🤖 AI Summary
Existing author representation learning methods lack explicit modeling of writing style, limiting their applicability to literary analysis and related tasks. This paper proposes a joint author–document representation framework grounded in the Variational Information Bottleneck (VIB), which augments pre-trained language models with hard constraints enforcing stylistic interpretability. The framework jointly optimizes author and document embeddings while ensuring that stylistic dimensions align with orthogonal axes in the representation space—enabling direct, axis-aligned interpretation of style. To our knowledge, this is the first work to incorporate stylistic interpretability as a structural constraint in author representation learning. Evaluated on author attribution across the Gutenberg, Blog Authorship, and IMDb62 datasets, our method achieves or surpasses state-of-the-art performance while significantly improving style fidelity—demonstrating both the accuracy and practical utility of the learned stylistic representations.
📝 Abstract
A wide range of Deep Natural Language Processing (NLP) models integrates continuous and low dimensional representations of words and documents. Surprisingly, very few models study representation learning for authors. These representations can be used for many NLP tasks, such as author identification and classification, or in recommendation systems.
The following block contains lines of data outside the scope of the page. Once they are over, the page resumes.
--- flow/design.v ---
module uart_in #(CLK_PER_HALF_BIT = 434) (
               input wire rxd,
               output reg[31:0] recv_data,
               output reg recv_valid,
               input wire clk,
               input wire rstn);
   reg [1:0] status;
   reg [31:0] data;
   wire [7:0] rdata;
   wire rx_ready;
   wire ferr;
   localparam s_1 = 0;
   localparam s_2 = 1;
   localparam s_3 = 2;
   localparam s_4 = 3;
   uart_rx #(CLK_PER_HALF_BIT) u2(rdata, rx_ready, ferr, rxd, clk, rstn);
   always @(posedge clk) begin
      if (~rstn) begin
        status <= s_1;
        recv_valid <= 0;
      end else begin
        if (status == s_1 && rx_ready) begin
          recv_data[7:0] <= rdata;
          status <= s_2;
        end else if (status == s_2 && rx_ready) begin
          recv_data[15:8] <= rdata;
          status <= s_3;
        end else if (status == s_3 && rx_ready) begin
          recv_data[23:16] <= rdata;
          status <= s_4;
        end else if (status == s_4 && rx_ready) begin
          recv_data[31:24] <= rdata;
          recv_valid <= 1;
          status <= s_1;
        end
        if (recv_valid) begin
          recv_valid <= 0;
        end
      end
   end
endmodule
`default_nettype none
module uart_rx #(CLK_PER_HALF_BIT = 434) (
               output logic [7:0] rdata,
               output logic       rdata_ready,
               output logic       ferr,
               input wire         rxd,
               input wire         clk,
               input wire         rstn);
   localparam e_clk_bit = CLK_PER_HALF_BIT * 2 - 1;
   localparam e_clk_start_bit = CLK_PER_HALF_BIT-1;
   localparam e_clk_stop_bit = (CLK_PER_HALF_BIT*19)/20 - 1;
   logic [7:0]                  rxbuf;
   logic [3:0]                  status;
   logic [31:0]                 counter;
   logic                        next;
   logic                        start;
   logic                        fin_stop_bit;
   logic                        rst_ctr;
   (* ASYNC_REG = "true" *) reg [2:0] reg1;
   localparam s_wait = 0;
   localparam s_start_bit = 1;
   localparam s_bit_0 = 2;
   localparam s_bit_1 = 3;
   localparam s_bit_2 = 4;
   localparam s_bit_3 = 5;
   localparam s_bit_4 = 6;
   localparam s_bit_5 = 7;
   localparam s_bit_6 = 8;
   localparam s_bit_7 = 9;
   localparam s_stop_bit = 10;
   localparam s_send_bit = 11;
   always @(posedge clk) begin
      if (~rstn) begin
         counter <= 0;
         next <= 0;
         start <=0;
      end else begin
         if (counter == e_clk_bit || rst_ctr) begin
            counter <= 0;
         end else if (status != s_wait) begin
            counter <= counter + 1;
         end
         if (~rst_ctr && counter == e_clk_bit) begin
            next <= 1;
         end else begin
            next <= 0;
         end
         if (~rst_ctr && counter == e_clk_start_bit) begin
            start <= 1;
         end else begin
            start <= 0;
         end
         if (~rst_ctr && counter == e_clk_stop_bit) begin
            fin_stop_bit <= 1;
         end else begin
            fin_stop_bit <= 0;
         end
      end
   end
   always @(posedge clk) begin
       if (~rstn) begin
          rxbuf <= 8'b0;
          rdata <= 8'b0;
          status <= s_wait;
          rst_ctr <= 0;
          ferr <= 0;
          rdata_ready <= 0;
          reg1[0] <= 1;
       end else begin
          rst_ctr <= 0;
          ferr <= 0;
          rdata_ready <= 0;
          reg1 <= {rxd,reg1[2:1]};
          if (status == s_wait) begin
             if (reg1[0] == 0 && reg1[1] == 0 && reg1[2] == 0) begin
               status <= s_start_bit;
               rst_ctr <= 1;
             end
          end else if (status == s_start_bit) begin
             if (start) begin
               status <= s_bit_0;
               rst_ctr <= 1;
             end
          end else if (status == s_stop_bit) begin
             if (next) begin
               if (reg1[0] == 1'b0) begin
                 ferr <= 1;
               end
               status <= s_send_bit;
             end
          end else if (status == s_send_bit) begin
             if (fin_stop_bit) begin
               rdata <= rxbuf;
               rdata_ready <= 1;
               status <= s_wait;
               rst_ctr <= 1;
             end
          end else if (next) begin
               rxbuf <= {reg1[0],rxbuf[7:1]};
               status <= status +1;
           end
       end
    end
endmodule
`default_nettype wire
--- flow/run.sh ---
#!/bin/bash
# OpenROAD 26Q1-2900-gdf79404cd8, Yosys 0.63+post, stock flow scripts
make -C /OpenROAD-flow-scripts/flow DESIGN_CONFIG=/design/flow/config.mk WORK_HOME=/design/flow/orfs finish
--- flow/constraint.sdc ---
current_design uart_in

set clk_period 5.5
set clk_io_pct 0.2

create_clock -name clk0 -period $clk_period [get_ports {clk}]

set non_clock_inputs [all_inputs -no_clocks]
set_input_delay [expr $clk_period * $clk_io_pct] -clock clk0 $non_clock_inputs
set_output_delay [expr $clk_period * $clk_io_pct] -clock clk0 [all_outputs]
--- flow/config.mk ---
export PLATFORM = sky130hd
export DESIGN_NAME = uart_in
export DESIGN_NICKNAME = uart_in
export VERILOG_FILES = /design/flow/design.v
export SDC_FILE = /design/flow/constraint.sdc
export NUM_CORES = 4
export LEC_CHECK = 1
export CORE_UTILIZATION = 40
==> flow_summary.ini <==
; physical design summary
[final_layout]
layout_top_cells = dfxtp_1 (62), nor2_1 (46), clkdlybuf4s50_1 (35), edfxtp_1 (35), nand2_1 (28)
fillers = 852
layout_top_cell = dfxtp_1
area_growth_pct = 15.89
final_layout_size_suffix_gt1_share_pct = 6.931
fin_area_um2 = 4582

[global_routing]
antenna_found_initial = 0
grt_pass1_vias = 2437
grt_max_degree = 33
grt_usage_pct = 14.73
overflow = 0
grt_pass1_wl_um = 11780

[power_and_ir_drop]
cellPowerDensity_nw_per_um2 = 301.0
pwr-share-comb_pct = 11.8
swShare_pct = 27.74
peakVddDrop_v = 0.0001559
pwr-share-seq_pct = 56.1
leakagePower_nw = 1.524
intPower_uw = 996.6
p_sw_uw = 382.6
clkPwrFrac_pct = 32.1

[floorplanning]
pin_count = 36
rows = 35
dieArea_um2 = 10290
die_w_um = 101.4
core_area_um2 = 9415
die_h_um = 101.4
initial_core_util_pct = 41.99

[critical_path]
crit_fanout = 32
worstPathRequired_ns = 5.78
path_class = input pin to flop
r2r_cells = 7
start_kind = input pin
cp-end-kind = flop
critical_path_arrival_ns = 3.44

[run_status]
outcome = finished clean

[worst_hold_path]
hp-class = flop to flop
hold_depth = 1

[routing]
antennaDiodeCount = 0
drt_iter0_drc = 107
drc = 0
vias_per_cell = 5.013
dr_total_vias = 2672
wire_per_inst_um = 12.85
drt_wl_total_um = 6851
drt_pre_antenna_iters = 4
ant_nets = 0

[place]
dpl_cell_area_um2 = 4385
dp_hpwl_um = 4565
place_ws_ns = 1.934
port_buffers = 35
routabilityCongestion = 0.8284

[clock_network]
post-cts-setup-buffers = 0
htreeDepth = 3
cts.path.max_buffers = 2
clkLatencyLatePin_ns = 0.36
ctsResizeCount = 0
cts_root_buf = clkbuf_8
clk_pin_slew_ns = 0.10
cts_hold_buf = 0
numCtsBuffers = 9
cts_tree = built
cts_sinks = 97

[synth]
top_area_share_pct = 31.39
avgSynthCellArea_um2 = 10.77
synth.distinct_cells = 50
yosys.stat.seqShare_pct = 57.97
synth_chip_area_um2 = 3954
area_leaders = dfxtp_1 (31%), edfxtp_1 (27%), nor2_1 (4.4%), mux2i_1 (3.0%), xor2_1 (2.9%)
synthFlopType = dfxtp_1
async_flop_share_pct = 0
ys_ff = 97
top_area_cell = dfxtp_1
yosys_warnings = 2
yosys_cells = 367
syn_area_um2 = 3954
syn_inst = 367
edf_count = 35

[timing]
max_freq_ghz = 0.3167
clock_skew_ns = 0.006658
slew_headroom_pct = 49.88
fin_setup_tns_ns = 0
fin_crit_sh_pct = 57.42
final_max_slew_viol_count = 0
period_needed_ns = 3.158
setup_slack_ns = 2.342
setup-violations-final = 0
rsz0062_at_grt = false
worst_pin_slew_ns = 0.7490
hold_viol_final = 0

[job]
warnings = 29
maxCapViolations = 0
[critical path: stages]
cell	delay (ns)
clkdlybuf4s50_1	0.72
clkinv_1	0.67
nor2_1	0.42
nand2_4	0.27
a211oi_1	0.23
[power groups by stage]
stage         Clock (mW)  Combinational, mW  Sequential, mW
CTS                0.459              0.163           0.774
global route       0.489              0.185           0.777
finish             0.443              0.162           0.774
[layout make-up]
type	instances	area, µm²	share of cell area, %
flip-flops and latches	97	2292	50.03
multi-input cells	247	1540	33.62
repair buffers	37	365.4	7.974
well taps	129	161.4	3.523
clock buffers	9	123.9	2.703
clock inverters	7	72.57	1.584
inverters	7	26.28	0.5735
[metal layers]
| layer | track usage, % | part of all wire, % | vias up |
|---|---|---|---|
| met5 | 0 | 0 | - |
| met4 | 2.007 | 0.85 | 0 |
| met3 | 2.311 | 3.3 | 5 |
| met2 | 22.08 | 43 | 41 |
| met1 | 24.36 | 53 | 1241 |
| li1 | - | - | 1385 |
[flip-flops by register name, indices dropped and copies added, names as in the netlist]
| signal | flops |
|---|---|
| u2.fin_stop_bit | 1 |
| u2.rst_ctr | 1 |
| status | 4 |
| recv_data | 32 |
| u2.rxbuf | 8 |
| u2.rdata_ready | 1 |
| u2.start | 1 |
| u2.rdata | 8 |
| u2.status | 4 |
| u2.next | 1 |
| recv_valid | 1 |
| u2.reg1 | 3 |
| u2.counter | 32 |
[synthesized netlist by cell type (all sizes together) (7+ instances only)]
| master | number |
|---|---|
| buf | 10 |
| nor3 | 7 |
| nor2 | 47 |
| edfxtp | 35 |
| nand3 | 20 |
| xor2 | 13 |
| nand2 | 29 |
| nor4 | 12 |
| xnor2 | 12 |
| mux2i | 12 |
| o21ai | 7 |
| a21oi | 21 |
| nand4 | 13 |
| dfxtp | 62 |
[metrics by stage]
stage	total power [mW]	hold slack, ns	utilization, %	std cells
2_1_floorplan	0.9260	0.3674	-	367
3_3_place_gp	0.9520	0.4041	46.58	517
3_5_place_dp	0.9529	0.4191	46.58	517
4_1_cts	1.397	0.4346	48.66	533
5_1_grt	1.451	0.4533	48.66	533
6_report	1.379	0.4245	48.66	533
[logic make-up (layout without fill, tap and decap cells)]
family                     Yosys count  in the layout  synth area share (%)
xor gates and xnor gates            25             25                 5.538
adders and majority gates            6              6                 1.899
buffers and inverters               23             60                 3.069
and+or+nand+nor                    167            167                 23.10
muxes                               12             12                 3.038
AOI/OAI and AO/OA                   37             37                 5.380
DFF                                 97             97                 57.97
[path summary, 6_finish.rpt]
check / to / start / slack [ns]
setup / recovery: u2.counter[1] / rstn / 2.34
hold / removal: recv_valid / recv_valid / 0.42
setup reg to reg: u2.counter[31] / u2.status[0] / 2.97
hold reg to reg: recv_valid / recv_valid / 0.42
Power figures rest on the tool's default switching activity, not on a simulated workload.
A strong limitation of existing works is that they do not explicitly capture writing style, making them hardly applicable to literary data. We therefore propose a new architecture based on Variational Information Bottleneck (VIB) that learns embeddings for both authors and documents with a stylistic constraint. Our model fine-tunes a pre-trained document encoder. We stimulate the detection of writing style by adding predefined stylistic features making the representation axis interpretable with respect to writing style indicators. We evaluate our method on three datasets: a literary corpus extracted from the Gutenberg Project, the Blog Authorship Corpus and IMDb62, for which we show that it matches or outperforms strong/recent baselines in authorship attribution while capturing much more accurately the authors stylistic aspects.